New devices include an electroscalpel combined with a mass spectrometer which carries out a molecular analysis during the operation, identifying and mapping unhealthy tissue. Robotics increase precision, giving surgeons steadier ‘hands’ than their own. They can operate through smaller incisions—and with less blood loss and pain and quicker healing times. And with robotics, a surgeon no longer has to be in the same room (or country) as the patient.
Stethoscope:
From Paper Tubes to Computers With Ears
Too modest to put his ear to a young woman’s chest, in 1816 French physician René Laennec fashioned a listening device by rolling some papers into a hollow tube, thus inventing the stethoscope, the iconic symbol of the doctor. Within a year, he’d made a foot-long wooden model and used it thereafter to study chest diseases, especially tuberculosis, which ironically claimed his own life within a decade.
The basic design has often been tweaked. The shape shifted from tube to trumpet to disc. Wood and ivory used to fashion esthetically pleasing features in the 19th century have given way to the stainless steel and Tygon tubing of today.
In 1851 someone cottoned on to the idea that hearing might be improved if both ears were employed, and soon binaural equipment became the norm. Amplification devices evolved from diaphragms and hollow balls to today’s electronics.
Some models today automatically record heart beat, have state-of-the-art sound sensors, amplification, noise reduction technology and interface with computers so doctors can record sounds and confirm diagnoses. A basic model can be had for about $20 today—with a limited lifetime warranty.
Anesthetics:
From Whisky to Modern Locals
In the War of 1812 surgery was by necessity fast, in order to avoid death by shock. With luck, a soldier might get whisky and something hard to clamp down on before an amputation, otherwise stout straps and muscle kept patients as still as possible as they endured surgery.
When the first chemical gases were used in 1842 to induce unconsciousness, Canadian doctors and dentists quickly adopted ‘anesthetics’ (from Greek words meaning without sensation). In 1847, Canadian newspapers ran advertisements for Letheon gas, a form of ether given to Sir John A. Macdonald’s fragile wife Isabella during the protracted birth of their first son. The next year, chloroform was used at Montreal General Hospital during an amputation.
With general anesthetics rendering patients unable to feel, react to or remember pain, surgeons could go inside the body to treat disease and repair defects, and take their time to repair badly damaged limbs or do amputations. Discovery of safe, injectable anesthetics followed, leading to regional and local anesthesia—numbing only those areas requiring surgery, not the whole body.

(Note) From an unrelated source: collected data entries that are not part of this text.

`src/rtl/pong_game_ctrl.sv`:
```
// Pong game-state controller: sequences new-game, serve delay, play and game-over,
// keeps BCD scores and drives gra_still back to the graphics block.
module pong_game_ctrl #(
    parameter int WIN_SCORE   = 10,
    parameter int SERVE_TICKS = 120,
    parameter int OVER_TICKS  = 180
) (
    input  logic       clk,
    input  logic       reset,
    input  logic [3:0] btn,
    input  logic [9:0] x,
    input  logic [9:0] y,
    input  logic       pts_1,
    input  logic       pts_2,
    output logic       gra_still,
    output logic [7:0] score1,
    output logic [7:0] score2,
    output logic       new_game,
    output logic       game_over,
    output logic       winner
);

    typedef enum logic [1:0] {NEWGAME, SERVE, PLAY, OVER} state_t;

    localparam logic [7:0] SERVE_T = 8'(SERVE_TICKS);
    localparam logic [7:0] OVER_T  = 8'(OVER_TICKS);
    localparam logic [7:0] WIN_BCD = 8'(((WIN_SCORE / 10) * 16) + (WIN_SCORE % 10));

    state_t     state, state_nxt;
    logic [7:0] timer, timer_nxt;
    logic [7:0] score1_nxt, score2_nxt;
    logic       armed, armed_nxt;
    logic       winner_nxt;
    logic       tick;
    logic       won;
    logic [7:0] inc1, inc2;

    function automatic logic [7:0] bcd_inc(input logic [7:0] v);
        if (v[3:0] == 4'd9)
            return {v[7:4] + 4'd1, 4'd0};
        else
            return {v[7:4], v[3:0] + 4'd1};
    endfunction

    // One pulse per frame, just after the last visible line.
    assign tick = (y == 10'd481) && (x == 10'd0);
    assign inc1 = bcd_inc(score1);
    assign inc2 = bcd_inc(score2);

    always_ff @(posedge clk or posedge reset) begin
        if (reset) begin
            state  <= NEWGAME;
            timer  <= 8'd0;
            armed  <= 1'b0;
            score1 <= 8'h00;
            score2 <= 8'h00;
            winner <= 1'b0;
        end else begin
            state  <= state_nxt;
            timer  <= timer_nxt;
            armed  <= armed_nxt;
            score1 <= score1_nxt;
            score2 <= score2_nxt;
            winner <= winner_nxt;
        end
    end

    always_comb begin
        state_nxt  = state;
        timer_nxt  = timer;
        armed_nxt  = armed;
        score1_nxt = score1;
        score2_nxt = score2;
        winner_nxt = winner;
        won        = 1'b0;
        case (state)
            NEWGAME: begin
                // A button held since entry must be released before it can start a game.
                if (btn == 4'd0) begin
                    armed_nxt = 1'b1;
                end else if (armed) begin
                    score1_nxt = 8'h00;
                    score2_nxt = 8'h00;
                    timer_nxt  = SERVE_T;
                    armed_nxt  = 1'b0;
                    state_nxt  = SERVE;
                end
            end
            SERVE: begin
                if (timer == 8'd0)
                    state_nxt = PLAY;
                else if (tick)
                    timer_nxt = timer - 8'd1;
            end
            PLAY: begin
                // Leaving PLAY on the first flag cycle keeps a persistent flag from double-counting.
                if (pts_1 || pts_2) begin
                    if (pts_1) begin
                        score1_nxt = inc1;
                        won        = (inc1 == WIN_BCD);
                    end else begin
                        score2_nxt = inc2;
                        won        = (inc2 == WIN_BCD);
                    end
                    if (won) begin
                        winner_nxt = ~pts_1;
                        timer_nxt  = OVER_T;
                        state_nxt  = OVER;
                    end else begin
                        timer_nxt  = SERVE_T;
                        state_nxt  = SERVE;
                    end
                end
            end
            OVER: begin
                if (timer == 8'd0) begin
                    armed_nxt = 1'b0;
                    state_nxt = NEWGAME;
                end else if (tick) begin
                    timer_nxt = timer - 8'd1;
                end
            end
            default: state_nxt = NEWGAME;
        endcase
    end

    always_comb begin
        gra_still = (state != PLAY);
        new_game  = (state == NEWGAME);
        game_over = (state == OVER);
    end

endmodule

```
`config.mk`:
```
export PLATFORM = sky130hd
export DESIGN_NAME = pong_game_ctrl
export DESIGN_NICKNAME = d
export VERILOG_FILES = /design/src/rtl/pong_game_ctrl.sv
export SDC_FILE = /design/constraint.sdc
export NUM_CORES = 1
export LEC_CHECK = 0
export BUFFER_PORTS_ARGS = -buffer_cell sky130_fd_sc_hd__buf_4
export CORE_MARGIN = 8
export CORE_UTILIZATION = 57
export CTS_CLUSTER_DIAMETER = 60
export CTS_CLUSTER_SIZE = 24
export DETAILED_ROUTE_END_ITERATION = 7
export MAX_ROUTING_LAYER = met4
export PLACE_DENSITY = 0.85
export SLEW_MARGIN = 10
export SYNTH_ARGS = -nofsm -noshare
export SYNTH_HDL_FRONTEND = slang
export SYNTH_SLANG_ARGS = --single-unit
```
`constraint.sdc`:
```
create_clock -name clk -period 5.8 [get_ports clk]
set_input_delay 0.58 -clock clk [delete_from_list [all_inputs] [get_ports clk]]
set_output_delay 0.58 -clock clk [all_outputs]
set_load 0.03 [all_outputs]
```
After elaboration in Yosys (flattened, before gate mapping)
Index checks and enable logic that the tools add are counted.

Output and inout port bits: 20. Register bits after elaboration: 28. Word-level logic and storage cells: 75. Input bits: 28.

Multiplexer cells: 30. Eq/ne operators: 18. Reductions and logical operators: 15. Add/sub/neg operators: 5. Bitwise operators: 1.

Operators by type and width (number): $mux W8 (14); $pmux W8 S2 (2); $pmux W8 S3 (1); $reduce_and A5 Y1 (4); $add A4 B1 Y4 const B (4); $eq A8 B5 Y1 const B (2); $ne A2 B2 Y1 const B (7); $mux W2 (6); $eq A10 B9 Y1 const B (1); $logic_not A10 Y1 (1); $eq A4 B4 Y1 const B (2); $logic_not A8 Y1 (1); $pmux W2 S4 (1); $sub A8 B1 Y8 const B (1); $ne A2 B1 Y1 const B (3); $mux W1 (5); $eq A2 B2 Y1 const B (2); $logic_not A4 Y1 (1); $reduce_bool A2 Y1 (2); $reduce_and A3 Y1 (1); $eq A2 B1 Y1 const B (1); $logic_not A2 Y1 (1); $pmux W1 S2 (1); $reduce_and A2 Y1 (1); other kinds (4) (4).

Depth between registers and ports, before layout
Gate-level depths: netlist of the first run.

Depth after elaboration: 9. Mapped depth: 8. Mapped depth without buffers: 8.

Worst setup path after synthesis of the first run
OpenSTA, ideal clock, no wires.

Path type: reg-to-reg. Start point: register score2[1]. End point: register timer[3]. Arrival: 2010 ps. Clock period less this slack: 2131 ps. Data required time: 5678 ps. Setup slack: 3669 ps. Stages on the path, launching flop included: 9. Setup time: 122 ps. Buffers on the path: 2. Path through: dfrtp_1 -> buf_2 -> and4bb_1 -> buf_4 -> a211oi_2 -> a31oi_1 -> a2111oi_4 -> o211ai_2 -> a32o_1.

Longest elaborated chain between the ends: 9. Elaborated cells on any way between the ends: 10. Classes of those cells: add/sub: 1; eq/ne: 2; mux: 7.

RTL lines: start, declared (line 17) `output logic [7:0] score2,`; start signal, assigned (line 63) `score2 <= score2_nxt;`; $add A4 B1 Y4 / $eq A4 B4 Y1 (equally long branches) (line 42, 39); $mux W8 (*) (line 39) `if (v[3:0] == 4'd9)`; $eq A8 B5 Y1 (*) (line 103) `won = (inc2 == WIN_BCD);`; $mux W1 (*) (line 98) `if (pts_1) begin`; $mux W1 (*) (line 97) `if (pts_1 || pts_2) begin`; $mux W1 (*) (line 76) `case (state)`; $mux W8 (*) (line 105) `if (won) begin`; $mux W8 (*) (line 97); $pmux W8 S3 (*) (line 76); end signal, assigned (line 60) `timer <= timer_nxt;`; end, declared (line 30) `logic [7:0] timer, timer_nxt;`.

Mark *: on every way between the ends. The rest lies on a longest branch, timed or not. The select of a mux whose other input is x is not followed. A chain may end at the register's enable or synchronous reset.

Worst setup path after layout of the first run
Start point: register score1[0]. End point: register timer[3].

Longest elaborated chain between the ends: 9. Elaborated cells on any way between the ends: 10. Classes of those cells: add/sub: 1; eq/ne: 2; mux: 7.

RTL lines: start, declared (line 16) `output logic [7:0] score1,`; start signal, assigned (line 62) `score1 <= score1_nxt;`; $add A4 B1 Y4 / $eq A4 B4 Y1 (equally long branches) (line 42, 39); $mux W8 (*) (line 39); $eq A8 B5 Y1 (*) (line 100) `won = (inc1 == WIN_BCD);`; $mux W1 (*) (line 98); $mux W1 (*) (line 97); $mux W1 (*) (line 76); $mux W8 (*) (line 105); $mux W8 (*) (line 97); $pmux W8 S3 (*) (line 76).

Marked as above.

==> results.sh, run 1 <==
export IMPL_fin_setup_tns_ps=0
export IMPL_synth_most_common_cell="o21ai_0"
export IMPL_synth_commonest_cells="o21ai_0 (29), dfrtp_1 (28), nand2_1 (27)"
export IMPL_top_usage_layer="met2"
export IMPL_drt_wl_total_mm=4.64
export IMPL_timing_final_crit_share_pct=46.8
export IMPL_synth_cell_type_count=59
export IMPL_setup_viol=0
export IMPL_power_density_nw_per_um2=253
export IMPL_finalPower_mw=0.587
export IMPL_numCtsBuffers=3
export IMPL_dp_cells=301
export IMPL_io_pins=48
export IMPL_r2r_setup_slack_ps=3090
export IMPL_seq_area_frac_synth_pct=36.0
export IMPL_finalClockSkew_ps=8.16
export IMPL_dp_hpwl_mm=3.49
export IMPL_cp_max_fo=12
export IMPL_netlist_area_um2=1940
export IMPL_synth_fp_nets=250
export IMPL_place_ws_ps=3210
export IMPL_postLayoutCellArea_um2=2320
export IMPL_areaGrowthSynthToFinish_pct=19.3
export IMPL_fin_nets=291
export IMPL_ys_ff_latch=28
export IMPL_ys_flop_type="dfrtp_1"
export IMPL_track_usage_pct=17.6
export IMPL_grt_first_pass_wirelength_mm=7.71
export IMPL_avgSynthCellArea_um2=8.88
export IMPL_gp_congestion=0.835
export IMPL_drive_gt1_share_pct=26.6
export IMPL_critPathKind="reg2reg"
export IMPL_startpoint="score1[0]$_DFFE_PP0P_"
export IMPL_dr_pass1_iters=4
export IMPL_rsz0062_at_grt="false"
export IMPL_clockBufferDepth=2
export IMPL_clk_pin_slew_ps=160
export IMPL_yosys_warnings=0
export IMPL_wl_per_cell_um=15.2
export IMPL_yosysTopAreaCell="dfrtp_1"
export IMPL_relSlewSlack_pct=27.6
export IMPL_power_leakage_nw=0.964
export IMPL_arrival_ps=2940
export IMPL_postSynthCellCount=219
export IMPL_worst_slack_ps=3090
export IMPL_gr_usage_met3_pct=2.56
export IMPL_clock_latency_ps=320
export IMPL_antennaDiodeCount=0
export IMPL_antenna_found_initial=0
export IMPL_drc_errors=0
export IMPL_met2_usage_pct=29.1
export IMPL_overflow=0
export IMPL_die_y_um=74.4
export IMPL_grt_pass1_vias=1726
export IMPL_max_cap_violations=0
export IMPL_min_period_ps=2710
export IMPL_grt_start_max_net_pins=29
export IMPL_antenna_left=0
export IMPL_synth_area_top_cells="dfrtp_1 (36%), o21ai_0 (7.5%), nand2_1 (5.2%)"
export IMPL_placed_area_um2=2280
export IMPL_worst_pin_slew_ps=1080
export IMPL_cts_sinks=28
export IMPL_core_area_um2=3310
export IMPL_port_buffers=47
export IMPL_h_tree_depth=1
export IMPL_netlist_area_leader_share_pct=36.0
export IMPL_die_area_um2=5540
export IMPL_async_flop_share_pct=100
export IMPL_cts_setup_buffers=0
export IMPL_cts_root_buf="clkbuf_4"
export IMPL_crit_path_end_kind="flip-flop"
export IMPL_r2r_start="score1[0]$_DFFE_PP0P_"
export IMPL_cts_tree="built"
export IMPL_clock_fmax_mhz=369
export IMPL_ctsHoldBuffers=0
export IMPL_gr_usage_met1_pct=22.0
export IMPL_row_count=21
export IMPL_vias=1779
export IMPL_cp_start_kind="flip-flop"
export IMPL_cts_resized=0
export IMPL_drv_slew=0
export IMPL_hp_class="in2async"
export IMPL_synth_edf_count=0
export IMPL_start_util_pct=58.7
export IMPL_required_ps=6020
export IMPL_outcome="completed"
export IMPL_drt_iter0_markers=97
export IMPL_die_w_um=74.4
export IMPL_stdcell_count=305
export IMPL_hold_viol=0
export IMPL_vias_per_cell=5.83
export IMPL_vdd_ir_drop_max_v=0.000136
[critical path, cell delays in order, from the launching register on]
cell      delay, ps
dfrtp_1         570
nor4bb_1        920
nor3b_2         300
o211ai_1        130
a21oi_1         270
o211ai_2        170
a32o_1          260
[metal layers]
| layer | wire (µm) | vias to the layer above |
|---|---|---|
| met3 | 205 | 4 |
| li1 | - | 891 |
| met4 | 48 | 0 |
| met5 | 0 | - |
| met1 | 2100 | 848 |
| met2 | 2290 | 36 |
[final timing paths]
check,end,cells past startpoint
max in group asynchronous,timer[7]$_DFFE_PP0P_,2
worst min register to register,score1[7]$_DFFE_PP0P_,1
min in group clk,score1[7]$_DFFE_PP0P_,1
worst max register to register,timer[3]$_DFFE_PP0P_,6
worst max-delay path,timer[3]$_DFFE_PP0P_,6
worst min-delay path,score2[0]$_DFFE_PP0P_,2
[state kept, by name, indices dropped and copies added, names as in the netlist]
name / flops
score2: 8
score1: 8
winner: 1
armed: 1
timer: 8
state: 2
[logic make-up (layout without fill, tap and decap cells)]
kind of cell,count (synthesis),in the layout,synth area share [%]
and+or+nand+nor,90,90,28.5
AOI/OAI and AO/OA,73,73,25.4
DFF,28,28,36.0
adders and majority gates,3,3,1.93
buffers and inverters,19,59,5.21
xor gates and xnor gates,4,4,1.80
muxes,2,2,1.16
[cell usage in the layout (no fill, tap or decap), drive strengths merged, types with 4 or more instances in the layout]
cell,netlist,layout
nand3,10,10
nor3,6,6
clkbuf,5,4
o21ai,29,29
nor3b,4,4
inv,8,8
and2,5,5
nor4,4,4
o31ai,6,6
buf,6,47
nand2,27,27
a21oi,12,12
dfrtp,28,28
or2,4,4
nor2,13,13
nand2b,4,4
[metrics by stage]
| stage | utilization, % | hold WS (ps) |
|---|---|---|
| 6_report | 70.1 | 510 |
| 4_1_cts | 70.1 | 521 |
| 5_1_grt | 70.1 | 526 |
| 3_3_place_gp | 69.0 | 515 |
| 3_5_place_dp | 69.0 | 494 |
| 2_1_floorplan | - | 534 |
[cell type report]
type                            count  area [µm²]
Clock buffer                        4        36.3
Sequential cell                    28         701
Multi-Input combinational cell    172        1140
Tap cell                           46        57.6
Timing Repair Buffer               47         353
Fill cell                         288         991
Inverter                            8        30.0
[power breakdown]
| group | internal (mW) | switching, mW |
|---|---|---|
| registers | 0.229 | 0.0633 |
| logic | 0.0949 | 0.103 |
| clock network | 0.0384 | 0.0586 |
| total | 0.362 | 0.224 |
(Power assumes the default switching activity.)
==> inputs of run 2 (changes only) <==
CORE_UTILIZATION = 53   (was 57)
PLACE_DENSITY = 0.79   (was 0.85)
clock period = 2.6 ns   (was 5.8 ns; I/O delays follow)
==> run 2 against run 1 <==
- power is 150% higher
- final area is 2.9% higher
- clock skew is 1.9 ps lower
- via count is 0.79% higher
- flip-flop and latch count stayed put
- final cell count is 2.0% higher
- sequential power is 120% higher
- critical path type unchanged
- largest cell class unchanged
- largest power group unchanged
==> results.sh, run 2 (synthesis results as in run 1) <==
export IMPL_fin_setup_tns_ps=0
export IMPL_vdd_ir_drop_max_v=0.000368
export IMPL_most_common_layout_cells="buf_4 (51), o21ai_0 (29), dfrtp_1 (28)"
export IMPL_r2r_cells=7
export IMPL_row_count=22
export IMPL_p_int_mw=0.934
export IMPL_overflow=0
export IMPL_ctsHoldBuffers=0
export IMPL_numCtsBuffers=3
export IMPL_wl_per_cell_um=14.6
export IMPL_r2r_start="score1[4]$_DFFE_PP0P_"
export IMPL_drc_errors=0
export IMPL_areaGrowthSynthToFinish_pct=22.8
export IMPL_die_area_um2=5860
export IMPL_p_seq_share_pct=44.8
export IMPL_die_y_um=76.6
export IMPL_arrival_ps=2340
export IMPL_dp_hpwl_mm=3.39
export IMPL_grt_first_pass_wirelength_mm=7.73
export IMPL_drt_wl_total_mm=4.55
export IMPL_biggestRegsByFlops="score1 x8, score2 x8, timer x8"
export IMPL_drt_iter0_markers=111
export IMPL_gp_congestion=0.836
export IMPL_cts_sinks=28
export IMPL_cp_start_kind="flip-flop"
export IMPL_cts_setup_buffers=0
export IMPL_port_buffers=47
export IMPL_grt_start_max_net_pins=29
export IMPL_dp_cells=307
export IMPL_final_common_cell="buf_4"
export IMPL_max_cap_violations=0
export IMPL_rsz0062_at_grt="false"
export IMPL_utilization_pct=66.2
export IMPL_r2r_setup_slack_ps=430
export IMPL_die_w_um=76.6
export IMPL_critPathKind="reg2reg"
export IMPL_min_period_ps=2170
export IMPL_setup_viol=0
export IMPL_power_frac_comb_pct=31.2
export IMPL_cts_root_buf="clkbuf_8"
export IMPL_p_sw_share_pct=35.5
export IMPL_clock_latency_ps=280
export IMPL_pwr_share_clk_pct=24.0
export IMPL_vias_per_cell=5.77
export IMPL_io_pins=48
export IMPL_worstReg2RegEnd="timer[3]$_DFFE_PP0P_"
export IMPL_vias=1793
export IMPL_switching_power_mw=0.514
export IMPL_antenna_found_initial=0
export IMPL_clock_fmax_mhz=461
export IMPL_fin_nets=295
export IMPL_required_ps=2770
export IMPL_antennaDiodeCount=0
export IMPL_cts_resized=0
export IMPL_power_density_nw_per_um2=607
export IMPL_hp_class="in2async"
export IMPL_antenna_left=0
export IMPL_grt_pass1_vias=1715
export IMPL_drv_slew=0
export IMPL_crit_path_end_kind="flip-flop"
export IMPL_start_util_pct=53.9
export IMPL_dr_pass1_iters=4
export IMPL_cts_tree="built"
export IMPL_relSlewSlack_pct=62.5
export IMPL_outcome="completed"
export IMPL_finalClockSkew_ps=6.27
export IMPL_worst_pin_slew_ps=560
export IMPL_clk_pin_slew_ps=100
export IMPL_stdcell_count=311
export IMPL_core_area_um2=3610
export IMPL_hold_viol=0
export IMPL_power_leakage_nw=0.997
export IMPL_cp_max_fo=7
export IMPL_drive_gt1_share_pct=27.8
export IMPL_track_usage_pct=15.7
export IMPL_h_tree_depth=1
export IMPL_clockBufferDepth=2
export IMPL_timing_final_crit_share_pct=83.5
==> run 2: cell types whose count changed in the layout (fill, tap and decap cells not counted) <==
| cell | previous run | this run |
|---|---|---|
| clkbuf_8 | 1 | 3 |
| buf_4 | 47 | 51 |
| bufinv_16 | 0 | 1 |
| clkbuf_4 | 3 | 0 |
==> run 2: power by group through the flow <==
stage / logic, mW / clock network [mW] / registers (mW)
global placement: 0.441 / 0 / 0.649
global route: 0.499 / 0.367 / 0.664
detailed placement: 0.449 / 0 / 0.655
finish: 0.451 / 0.348 / 0.649
CTS: 0.456 / 0.352 / 0.645
floorplan: 0.324 / 0 / 0.634
==> run 2: worst max-delay path by stage <==
stage                                     start                     to  slack, ps  cells past startpoint
after global placement     state[1]$_DFFE_PP0P_  score2[0]$_DFFE_PP0P_        490                      5
after floorplan           score2[1]$_DFFE_PP0P_   timer[3]$_DFFE_PP0P_        470                      8
after CTS                  state[0]$_DFFE_PP0P_  score2[0]$_DFFE_PP0P_        420                      5
after global routing      score2[0]$_DFFE_PP0P_   timer[3]$_DFFE_PP0P_        260                      6
final                     score1[4]$_DFFE_PP0P_   timer[3]$_DFFE_PP0P_        430                      7
after detailed placement   state[0]$_DFFE_PP0P_  score2[0]$_DFFE_PP0P_        430                      5
==> run 2: layer usage <==
layer / wire [µm] / GRT usage (%) / up-vias
met5: 0 / - / -
met4: 43 / 4.04 / 0
met3: 154 / 2.24 / 5
met2: 2310 / 26.1 / 33
met1: 2040 / 19.3 / 862
li1: - / - / 893
==> run 2: layout make-up <==
class                   count  area, µm²
fillers                   313       1220
multi-input cells         172       1140
flip-flops and latches     28        701
repair buffers             51        383
well taps                  48       60.1
clock buffers               3       41.3
clock inverters             1       30.0
inverters                   8       30.0
==> run 2: worst max-delay path, cell delays in order, from the launching register on <==
cell and delay [ps]:
dfrtp_1 460, ha_1 260, or2_2 300, a211oi_1 210, o21ai_0 140, a21oi_1 280, o211ai_2 160, a32o_1 240
==> run 2: per-stage QoR <==
stage	hold slack [ps]	setup WS [ps]	power (mW)	area, µm²
floorplan	325	469	0.958	1940
global placement	359	486	1.09	2320
detailed placement	362	434	1.10	2320
CTS	55.1	422	1.45	2390
global route	77.6	262	1.53	2390
finish	39.8	429	1.45	2390
==> inputs of run 3 (changes only) <==
CORE_UTILIZATION = 48   (was 53)
PLACE_DENSITY = 0.76   (was 0.79)
clock period = 1.9 ns   (was 2.6 ns; I/O delays follow)
==> run 3 against run 2 <==
- sequential power is 23% higher
- worst hold slack better by 200 ps
- global-route usage is 1.4 points higher
- fmax is 11% higher
- highest routed layer unchanged
- clock power is 37% higher
- utilization is 8.9 points higher
- sequential share of layout area is 5.5 points lower
- the run now ends with setup timing left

In 1942, Dr. Harold Griffith of Montreal pioneered a great advance—using muscle relaxants, reducing the necessary dose of anesthetics. In a career spanning both world wars, he served in all three branches of the Canadian military and was decorated for bravery at Vimy Ridge. He advocated expanding the role of anesthesiologists to charting vital signs and supporting patients’ breathing. In addition to knocking patients out and keeping them under, modern anesthesiologists use sophisticated electronic equipment to monitor patients’ vital signs, including heart rate and rhythm, blood pressure, breathing and kidney function.